* **Listed entries**:
════════════════════

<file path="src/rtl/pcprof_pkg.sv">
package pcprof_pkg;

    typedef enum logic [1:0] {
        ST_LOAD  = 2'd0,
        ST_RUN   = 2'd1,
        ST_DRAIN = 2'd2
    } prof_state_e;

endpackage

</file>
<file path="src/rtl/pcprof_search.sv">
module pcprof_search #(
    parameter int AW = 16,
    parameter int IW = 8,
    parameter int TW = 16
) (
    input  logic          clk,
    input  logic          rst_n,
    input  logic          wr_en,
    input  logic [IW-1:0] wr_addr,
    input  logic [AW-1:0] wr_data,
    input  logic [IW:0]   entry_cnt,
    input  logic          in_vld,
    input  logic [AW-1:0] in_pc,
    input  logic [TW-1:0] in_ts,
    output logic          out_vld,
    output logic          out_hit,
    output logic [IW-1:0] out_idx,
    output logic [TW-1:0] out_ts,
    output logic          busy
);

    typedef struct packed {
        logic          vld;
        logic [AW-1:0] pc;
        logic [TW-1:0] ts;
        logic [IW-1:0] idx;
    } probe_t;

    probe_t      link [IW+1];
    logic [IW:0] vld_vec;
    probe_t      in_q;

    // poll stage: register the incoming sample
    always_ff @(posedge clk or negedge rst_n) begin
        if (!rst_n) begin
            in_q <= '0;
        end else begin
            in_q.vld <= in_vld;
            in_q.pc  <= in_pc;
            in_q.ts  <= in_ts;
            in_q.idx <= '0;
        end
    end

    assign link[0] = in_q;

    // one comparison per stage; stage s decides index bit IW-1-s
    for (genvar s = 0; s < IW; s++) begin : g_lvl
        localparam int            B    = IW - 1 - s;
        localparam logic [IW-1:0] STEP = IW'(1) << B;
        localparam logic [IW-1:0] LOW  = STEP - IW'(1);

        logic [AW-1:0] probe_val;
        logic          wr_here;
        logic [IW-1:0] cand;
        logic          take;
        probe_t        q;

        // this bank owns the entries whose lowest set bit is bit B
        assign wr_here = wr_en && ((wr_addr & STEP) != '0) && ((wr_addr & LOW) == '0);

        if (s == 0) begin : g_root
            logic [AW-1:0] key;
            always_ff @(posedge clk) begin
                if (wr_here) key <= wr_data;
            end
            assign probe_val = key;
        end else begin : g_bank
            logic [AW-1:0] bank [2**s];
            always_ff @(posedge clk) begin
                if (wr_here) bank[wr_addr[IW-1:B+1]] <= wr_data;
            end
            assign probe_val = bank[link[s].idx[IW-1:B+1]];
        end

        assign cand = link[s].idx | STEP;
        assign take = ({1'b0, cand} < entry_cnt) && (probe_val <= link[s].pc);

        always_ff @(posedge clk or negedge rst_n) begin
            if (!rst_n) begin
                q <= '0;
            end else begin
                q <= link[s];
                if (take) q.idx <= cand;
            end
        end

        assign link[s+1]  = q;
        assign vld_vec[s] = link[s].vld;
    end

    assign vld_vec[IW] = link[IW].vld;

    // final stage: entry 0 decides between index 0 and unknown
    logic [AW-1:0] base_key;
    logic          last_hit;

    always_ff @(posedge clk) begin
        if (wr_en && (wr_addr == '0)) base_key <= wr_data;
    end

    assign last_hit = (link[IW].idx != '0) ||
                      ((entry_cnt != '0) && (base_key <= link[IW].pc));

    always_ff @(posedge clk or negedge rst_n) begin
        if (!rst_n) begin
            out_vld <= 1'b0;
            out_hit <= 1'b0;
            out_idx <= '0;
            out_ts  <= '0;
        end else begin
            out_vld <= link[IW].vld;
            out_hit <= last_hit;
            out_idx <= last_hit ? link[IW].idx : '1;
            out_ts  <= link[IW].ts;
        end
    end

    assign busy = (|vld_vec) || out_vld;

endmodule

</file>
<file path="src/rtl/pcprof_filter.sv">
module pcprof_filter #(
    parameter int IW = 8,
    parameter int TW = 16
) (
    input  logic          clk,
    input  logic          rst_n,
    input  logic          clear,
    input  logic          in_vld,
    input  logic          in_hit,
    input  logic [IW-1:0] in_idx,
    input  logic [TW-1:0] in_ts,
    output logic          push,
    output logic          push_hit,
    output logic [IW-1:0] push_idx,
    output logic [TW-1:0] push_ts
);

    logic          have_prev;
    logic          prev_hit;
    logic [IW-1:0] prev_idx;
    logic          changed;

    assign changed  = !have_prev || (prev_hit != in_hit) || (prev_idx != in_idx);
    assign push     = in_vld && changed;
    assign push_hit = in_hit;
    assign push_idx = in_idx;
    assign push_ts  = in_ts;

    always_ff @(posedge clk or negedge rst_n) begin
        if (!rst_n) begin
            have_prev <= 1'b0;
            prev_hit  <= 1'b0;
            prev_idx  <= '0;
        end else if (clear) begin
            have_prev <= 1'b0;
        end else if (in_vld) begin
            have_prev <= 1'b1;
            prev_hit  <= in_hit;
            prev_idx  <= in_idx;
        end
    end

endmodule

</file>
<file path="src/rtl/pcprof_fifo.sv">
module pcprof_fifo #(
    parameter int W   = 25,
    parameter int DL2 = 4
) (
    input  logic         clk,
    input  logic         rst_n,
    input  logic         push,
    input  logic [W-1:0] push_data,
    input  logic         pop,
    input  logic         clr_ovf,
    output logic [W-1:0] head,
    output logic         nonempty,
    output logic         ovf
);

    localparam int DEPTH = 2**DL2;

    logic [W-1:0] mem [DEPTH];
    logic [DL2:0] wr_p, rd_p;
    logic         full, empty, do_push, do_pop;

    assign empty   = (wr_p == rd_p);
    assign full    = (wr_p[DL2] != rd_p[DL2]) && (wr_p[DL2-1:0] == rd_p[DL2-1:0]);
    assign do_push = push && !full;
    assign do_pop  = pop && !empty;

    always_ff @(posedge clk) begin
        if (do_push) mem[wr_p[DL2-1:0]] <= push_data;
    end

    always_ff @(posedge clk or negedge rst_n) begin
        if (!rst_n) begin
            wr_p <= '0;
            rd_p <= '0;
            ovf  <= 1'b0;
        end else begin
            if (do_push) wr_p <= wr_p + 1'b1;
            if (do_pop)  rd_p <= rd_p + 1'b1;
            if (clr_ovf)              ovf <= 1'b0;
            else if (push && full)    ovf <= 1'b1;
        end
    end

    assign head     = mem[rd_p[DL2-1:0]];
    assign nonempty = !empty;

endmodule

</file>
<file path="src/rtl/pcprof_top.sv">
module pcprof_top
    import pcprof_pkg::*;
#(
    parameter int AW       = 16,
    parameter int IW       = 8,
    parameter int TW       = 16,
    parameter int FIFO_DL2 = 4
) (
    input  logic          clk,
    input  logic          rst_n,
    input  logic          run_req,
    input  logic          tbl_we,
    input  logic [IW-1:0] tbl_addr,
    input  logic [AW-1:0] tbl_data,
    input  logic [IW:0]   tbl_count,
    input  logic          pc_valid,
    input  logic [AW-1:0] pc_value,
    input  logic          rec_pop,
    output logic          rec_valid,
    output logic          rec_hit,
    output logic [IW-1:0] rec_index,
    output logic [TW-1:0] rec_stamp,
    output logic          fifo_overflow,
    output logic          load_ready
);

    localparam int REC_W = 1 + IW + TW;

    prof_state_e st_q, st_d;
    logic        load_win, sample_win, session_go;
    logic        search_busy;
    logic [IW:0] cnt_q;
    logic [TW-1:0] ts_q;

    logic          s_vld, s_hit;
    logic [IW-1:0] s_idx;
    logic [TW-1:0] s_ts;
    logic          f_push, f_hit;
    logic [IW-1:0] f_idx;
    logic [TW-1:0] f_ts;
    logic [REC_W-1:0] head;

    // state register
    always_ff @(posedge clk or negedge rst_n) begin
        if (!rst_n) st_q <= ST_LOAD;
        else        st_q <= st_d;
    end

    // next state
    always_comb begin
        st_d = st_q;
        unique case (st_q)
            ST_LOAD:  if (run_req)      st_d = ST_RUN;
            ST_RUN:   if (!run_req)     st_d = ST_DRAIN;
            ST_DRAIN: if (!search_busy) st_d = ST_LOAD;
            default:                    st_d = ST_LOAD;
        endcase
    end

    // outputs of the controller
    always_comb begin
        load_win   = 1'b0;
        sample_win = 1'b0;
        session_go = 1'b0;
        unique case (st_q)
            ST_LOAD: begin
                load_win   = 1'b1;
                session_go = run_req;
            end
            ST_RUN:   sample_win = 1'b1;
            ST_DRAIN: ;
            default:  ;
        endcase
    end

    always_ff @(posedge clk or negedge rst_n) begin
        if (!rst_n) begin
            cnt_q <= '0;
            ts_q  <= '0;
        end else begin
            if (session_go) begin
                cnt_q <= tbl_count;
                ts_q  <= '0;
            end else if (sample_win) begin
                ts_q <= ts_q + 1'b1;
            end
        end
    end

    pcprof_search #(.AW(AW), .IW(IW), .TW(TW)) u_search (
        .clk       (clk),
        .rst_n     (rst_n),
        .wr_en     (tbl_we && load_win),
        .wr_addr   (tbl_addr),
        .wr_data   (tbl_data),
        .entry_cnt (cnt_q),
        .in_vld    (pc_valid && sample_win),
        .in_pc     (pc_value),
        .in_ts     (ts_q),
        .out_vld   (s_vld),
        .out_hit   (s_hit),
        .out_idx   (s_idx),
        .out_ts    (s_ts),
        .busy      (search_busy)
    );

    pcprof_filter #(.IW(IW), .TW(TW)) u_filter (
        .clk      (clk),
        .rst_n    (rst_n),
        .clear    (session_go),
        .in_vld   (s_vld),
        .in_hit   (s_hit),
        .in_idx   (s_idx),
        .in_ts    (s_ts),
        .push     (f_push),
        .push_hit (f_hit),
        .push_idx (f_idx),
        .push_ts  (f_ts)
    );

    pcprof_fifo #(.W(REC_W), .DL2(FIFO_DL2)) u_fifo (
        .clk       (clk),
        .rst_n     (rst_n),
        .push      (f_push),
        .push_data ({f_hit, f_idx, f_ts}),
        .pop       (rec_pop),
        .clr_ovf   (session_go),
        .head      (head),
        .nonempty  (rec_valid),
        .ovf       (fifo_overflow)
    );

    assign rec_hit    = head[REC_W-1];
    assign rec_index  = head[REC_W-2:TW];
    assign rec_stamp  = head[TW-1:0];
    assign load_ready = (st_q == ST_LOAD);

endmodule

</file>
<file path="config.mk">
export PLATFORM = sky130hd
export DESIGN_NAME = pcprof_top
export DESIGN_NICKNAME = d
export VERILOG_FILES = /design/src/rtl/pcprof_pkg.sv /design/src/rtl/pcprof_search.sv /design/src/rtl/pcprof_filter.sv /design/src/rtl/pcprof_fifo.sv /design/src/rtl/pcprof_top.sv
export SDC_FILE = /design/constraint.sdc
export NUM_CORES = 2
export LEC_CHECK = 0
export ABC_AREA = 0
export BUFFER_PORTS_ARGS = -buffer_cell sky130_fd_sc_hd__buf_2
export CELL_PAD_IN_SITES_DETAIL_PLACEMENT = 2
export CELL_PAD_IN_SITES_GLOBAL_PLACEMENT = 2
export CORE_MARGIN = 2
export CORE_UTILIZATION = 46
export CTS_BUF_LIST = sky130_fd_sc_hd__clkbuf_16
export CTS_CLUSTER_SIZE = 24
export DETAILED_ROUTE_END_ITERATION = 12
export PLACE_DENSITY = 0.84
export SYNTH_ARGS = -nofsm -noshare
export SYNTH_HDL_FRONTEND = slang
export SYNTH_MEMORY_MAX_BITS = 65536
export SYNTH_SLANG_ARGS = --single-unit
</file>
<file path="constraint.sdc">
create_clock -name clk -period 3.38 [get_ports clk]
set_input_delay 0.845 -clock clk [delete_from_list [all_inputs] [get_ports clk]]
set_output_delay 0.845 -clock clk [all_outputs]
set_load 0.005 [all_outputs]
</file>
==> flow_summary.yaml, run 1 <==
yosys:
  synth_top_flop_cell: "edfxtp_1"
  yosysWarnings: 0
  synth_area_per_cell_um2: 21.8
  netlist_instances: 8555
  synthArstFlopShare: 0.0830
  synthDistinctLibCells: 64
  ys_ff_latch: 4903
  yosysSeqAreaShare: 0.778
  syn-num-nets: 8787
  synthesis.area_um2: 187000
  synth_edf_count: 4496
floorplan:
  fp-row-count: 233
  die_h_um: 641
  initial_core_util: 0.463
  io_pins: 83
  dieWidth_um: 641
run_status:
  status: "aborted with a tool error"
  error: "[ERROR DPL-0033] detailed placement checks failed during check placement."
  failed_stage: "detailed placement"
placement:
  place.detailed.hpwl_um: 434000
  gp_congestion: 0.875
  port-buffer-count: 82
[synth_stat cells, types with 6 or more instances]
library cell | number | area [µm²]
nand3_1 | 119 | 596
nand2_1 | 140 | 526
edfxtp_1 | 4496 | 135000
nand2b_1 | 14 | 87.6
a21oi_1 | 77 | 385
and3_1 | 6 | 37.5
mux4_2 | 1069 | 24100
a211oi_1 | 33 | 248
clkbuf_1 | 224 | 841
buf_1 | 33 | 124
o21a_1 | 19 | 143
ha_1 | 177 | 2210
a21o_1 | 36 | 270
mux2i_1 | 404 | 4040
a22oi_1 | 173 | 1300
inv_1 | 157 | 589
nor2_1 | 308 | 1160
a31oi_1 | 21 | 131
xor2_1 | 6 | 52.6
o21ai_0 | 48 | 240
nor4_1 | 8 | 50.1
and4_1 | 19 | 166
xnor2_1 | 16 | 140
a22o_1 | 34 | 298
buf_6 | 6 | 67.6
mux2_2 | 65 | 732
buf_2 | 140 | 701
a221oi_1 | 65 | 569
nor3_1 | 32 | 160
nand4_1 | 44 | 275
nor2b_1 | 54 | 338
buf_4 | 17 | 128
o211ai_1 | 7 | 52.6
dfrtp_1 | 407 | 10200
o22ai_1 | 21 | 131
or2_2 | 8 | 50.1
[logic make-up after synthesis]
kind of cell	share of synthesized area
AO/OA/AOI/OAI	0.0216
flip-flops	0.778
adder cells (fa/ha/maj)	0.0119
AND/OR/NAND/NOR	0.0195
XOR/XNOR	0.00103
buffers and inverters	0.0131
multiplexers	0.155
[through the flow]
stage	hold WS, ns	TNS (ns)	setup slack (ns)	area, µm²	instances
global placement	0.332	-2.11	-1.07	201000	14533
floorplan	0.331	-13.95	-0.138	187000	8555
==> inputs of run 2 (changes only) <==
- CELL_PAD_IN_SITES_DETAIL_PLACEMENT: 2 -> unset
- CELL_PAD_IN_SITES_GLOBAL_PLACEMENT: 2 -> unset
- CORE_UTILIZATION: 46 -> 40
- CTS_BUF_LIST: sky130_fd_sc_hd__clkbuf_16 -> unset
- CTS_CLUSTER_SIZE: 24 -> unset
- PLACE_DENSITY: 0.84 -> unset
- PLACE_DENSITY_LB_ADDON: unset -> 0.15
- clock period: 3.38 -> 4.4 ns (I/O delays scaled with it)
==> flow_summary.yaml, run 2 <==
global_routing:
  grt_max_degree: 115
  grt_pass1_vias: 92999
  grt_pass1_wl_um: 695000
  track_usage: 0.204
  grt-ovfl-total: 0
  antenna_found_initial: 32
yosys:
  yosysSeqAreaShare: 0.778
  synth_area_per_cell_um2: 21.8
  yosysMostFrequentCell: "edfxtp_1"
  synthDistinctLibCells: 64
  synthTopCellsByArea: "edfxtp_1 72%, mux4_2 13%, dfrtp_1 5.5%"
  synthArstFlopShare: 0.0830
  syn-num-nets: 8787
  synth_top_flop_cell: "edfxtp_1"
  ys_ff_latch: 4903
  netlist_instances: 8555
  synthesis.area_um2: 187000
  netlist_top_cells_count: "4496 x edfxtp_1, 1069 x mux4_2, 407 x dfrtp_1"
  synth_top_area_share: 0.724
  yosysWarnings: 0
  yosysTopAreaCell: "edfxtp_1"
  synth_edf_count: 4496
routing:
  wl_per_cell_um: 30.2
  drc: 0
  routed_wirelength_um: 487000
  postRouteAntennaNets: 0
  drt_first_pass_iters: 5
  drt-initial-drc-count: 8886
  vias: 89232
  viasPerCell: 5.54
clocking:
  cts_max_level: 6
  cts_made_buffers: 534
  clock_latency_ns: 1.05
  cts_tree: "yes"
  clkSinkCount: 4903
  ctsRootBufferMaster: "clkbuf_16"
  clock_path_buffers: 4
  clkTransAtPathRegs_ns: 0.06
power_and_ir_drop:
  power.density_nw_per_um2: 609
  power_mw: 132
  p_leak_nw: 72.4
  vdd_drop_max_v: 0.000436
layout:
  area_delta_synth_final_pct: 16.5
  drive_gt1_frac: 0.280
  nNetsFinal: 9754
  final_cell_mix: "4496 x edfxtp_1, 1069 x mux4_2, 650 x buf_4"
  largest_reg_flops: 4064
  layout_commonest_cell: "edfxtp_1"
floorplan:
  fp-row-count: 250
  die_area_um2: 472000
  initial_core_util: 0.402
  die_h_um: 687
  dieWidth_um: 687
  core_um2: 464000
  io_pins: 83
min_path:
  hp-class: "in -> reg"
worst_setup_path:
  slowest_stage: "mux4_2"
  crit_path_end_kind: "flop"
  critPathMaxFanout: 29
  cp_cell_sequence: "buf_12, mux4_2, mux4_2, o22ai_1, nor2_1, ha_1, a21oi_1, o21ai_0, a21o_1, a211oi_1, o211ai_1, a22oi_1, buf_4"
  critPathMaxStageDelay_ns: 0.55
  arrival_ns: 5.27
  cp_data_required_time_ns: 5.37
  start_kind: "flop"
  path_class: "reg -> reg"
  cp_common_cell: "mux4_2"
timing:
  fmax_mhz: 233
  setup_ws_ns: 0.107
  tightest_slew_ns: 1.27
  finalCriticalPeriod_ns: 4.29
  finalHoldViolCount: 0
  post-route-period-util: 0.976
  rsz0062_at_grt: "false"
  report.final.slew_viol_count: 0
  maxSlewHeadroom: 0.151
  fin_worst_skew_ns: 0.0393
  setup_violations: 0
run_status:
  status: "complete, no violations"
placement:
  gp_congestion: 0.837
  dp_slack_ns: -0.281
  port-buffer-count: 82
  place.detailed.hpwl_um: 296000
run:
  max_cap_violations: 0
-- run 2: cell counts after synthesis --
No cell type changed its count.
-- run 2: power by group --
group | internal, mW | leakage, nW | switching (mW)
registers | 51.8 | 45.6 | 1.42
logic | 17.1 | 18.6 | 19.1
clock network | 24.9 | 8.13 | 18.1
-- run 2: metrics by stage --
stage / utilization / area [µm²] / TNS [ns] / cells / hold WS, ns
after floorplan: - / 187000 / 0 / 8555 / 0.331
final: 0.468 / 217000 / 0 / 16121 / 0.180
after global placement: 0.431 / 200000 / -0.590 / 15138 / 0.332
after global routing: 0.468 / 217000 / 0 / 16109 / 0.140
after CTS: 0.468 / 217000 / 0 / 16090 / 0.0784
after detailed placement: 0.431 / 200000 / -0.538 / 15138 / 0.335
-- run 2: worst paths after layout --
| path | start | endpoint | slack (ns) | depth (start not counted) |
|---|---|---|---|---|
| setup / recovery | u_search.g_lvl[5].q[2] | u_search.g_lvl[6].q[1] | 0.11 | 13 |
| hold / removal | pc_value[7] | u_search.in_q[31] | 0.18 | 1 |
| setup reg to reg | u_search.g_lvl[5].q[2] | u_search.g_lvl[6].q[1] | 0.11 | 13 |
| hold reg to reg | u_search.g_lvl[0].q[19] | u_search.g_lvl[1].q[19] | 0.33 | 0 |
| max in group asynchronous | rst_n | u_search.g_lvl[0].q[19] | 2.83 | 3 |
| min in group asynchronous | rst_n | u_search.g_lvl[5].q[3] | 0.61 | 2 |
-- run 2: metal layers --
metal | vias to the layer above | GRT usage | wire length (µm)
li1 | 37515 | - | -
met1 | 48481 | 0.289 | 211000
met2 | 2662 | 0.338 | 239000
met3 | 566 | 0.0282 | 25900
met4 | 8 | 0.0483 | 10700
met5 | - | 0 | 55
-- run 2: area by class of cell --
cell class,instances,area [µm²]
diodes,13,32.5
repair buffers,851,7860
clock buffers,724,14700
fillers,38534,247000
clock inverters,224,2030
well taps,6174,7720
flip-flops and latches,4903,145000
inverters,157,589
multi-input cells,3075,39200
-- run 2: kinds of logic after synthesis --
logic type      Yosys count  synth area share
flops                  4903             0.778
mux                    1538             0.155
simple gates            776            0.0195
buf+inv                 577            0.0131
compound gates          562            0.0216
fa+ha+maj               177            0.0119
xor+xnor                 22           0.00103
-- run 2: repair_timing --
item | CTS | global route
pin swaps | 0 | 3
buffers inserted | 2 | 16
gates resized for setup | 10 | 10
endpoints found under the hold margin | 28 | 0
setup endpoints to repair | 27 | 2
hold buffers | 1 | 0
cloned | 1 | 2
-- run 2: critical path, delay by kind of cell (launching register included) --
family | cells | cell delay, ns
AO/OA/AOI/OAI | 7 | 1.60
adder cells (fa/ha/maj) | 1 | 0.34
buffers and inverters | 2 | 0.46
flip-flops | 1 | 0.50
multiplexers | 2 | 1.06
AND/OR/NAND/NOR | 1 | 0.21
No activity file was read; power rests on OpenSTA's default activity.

════════════════════

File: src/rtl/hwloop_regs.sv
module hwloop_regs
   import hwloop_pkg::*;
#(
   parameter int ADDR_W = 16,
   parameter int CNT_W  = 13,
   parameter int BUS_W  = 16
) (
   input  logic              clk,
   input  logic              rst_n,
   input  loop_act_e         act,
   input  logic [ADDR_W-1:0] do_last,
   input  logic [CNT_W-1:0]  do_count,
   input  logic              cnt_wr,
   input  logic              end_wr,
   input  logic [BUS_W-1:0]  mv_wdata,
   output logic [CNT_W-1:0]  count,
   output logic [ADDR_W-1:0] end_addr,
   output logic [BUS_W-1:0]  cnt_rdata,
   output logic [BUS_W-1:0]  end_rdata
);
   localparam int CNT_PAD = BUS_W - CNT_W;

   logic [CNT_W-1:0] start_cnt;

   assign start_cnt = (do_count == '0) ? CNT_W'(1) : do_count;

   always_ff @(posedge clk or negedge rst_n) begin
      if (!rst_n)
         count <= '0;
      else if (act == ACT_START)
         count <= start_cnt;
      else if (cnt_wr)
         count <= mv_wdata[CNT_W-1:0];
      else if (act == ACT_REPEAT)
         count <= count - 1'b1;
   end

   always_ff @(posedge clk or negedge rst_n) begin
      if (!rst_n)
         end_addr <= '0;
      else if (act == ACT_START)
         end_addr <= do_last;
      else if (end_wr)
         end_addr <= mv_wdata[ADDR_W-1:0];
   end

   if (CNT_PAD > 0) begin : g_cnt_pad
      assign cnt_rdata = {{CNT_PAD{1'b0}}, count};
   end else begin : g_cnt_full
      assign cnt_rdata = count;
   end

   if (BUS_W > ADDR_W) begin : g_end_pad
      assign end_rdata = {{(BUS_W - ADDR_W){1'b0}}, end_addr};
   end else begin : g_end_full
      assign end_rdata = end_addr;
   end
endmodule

════════════════════

* **Your goal**:
Look above for the line containing "No cell type changed its count." and the line containing "-- run 2: worst". Transcribe both, with the lines between them, exactly.

* **Output of the task**:
No cell type changed its count.
-- run 2: power by group --
group | internal, mW | leakage, nW | switching (mW)
registers | 51.8 | 45.6 | 1.42
logic | 17.1 | 18.6 | 19.1
clock network | 24.9 | 8.13 | 18.1
-- run 2: metrics by stage --
stage / utilization / area [µm²] / TNS [ns] / cells / hold WS, ns
after floorplan: - / 187000 / 0 / 8555 / 0.331
final: 0.468 / 217000 / 0 / 16121 / 0.180
after global placement: 0.431 / 200000 / -0.590 / 15138 / 0.332
after global routing: 0.468 / 217000 / 0 / 16109 / 0.140
after CTS: 0.468 / 217000 / 0 / 16090 / 0.0784
after detailed placement: 0.431 / 200000 / -0.538 / 15138 / 0.335
-- run 2: worst paths after layout --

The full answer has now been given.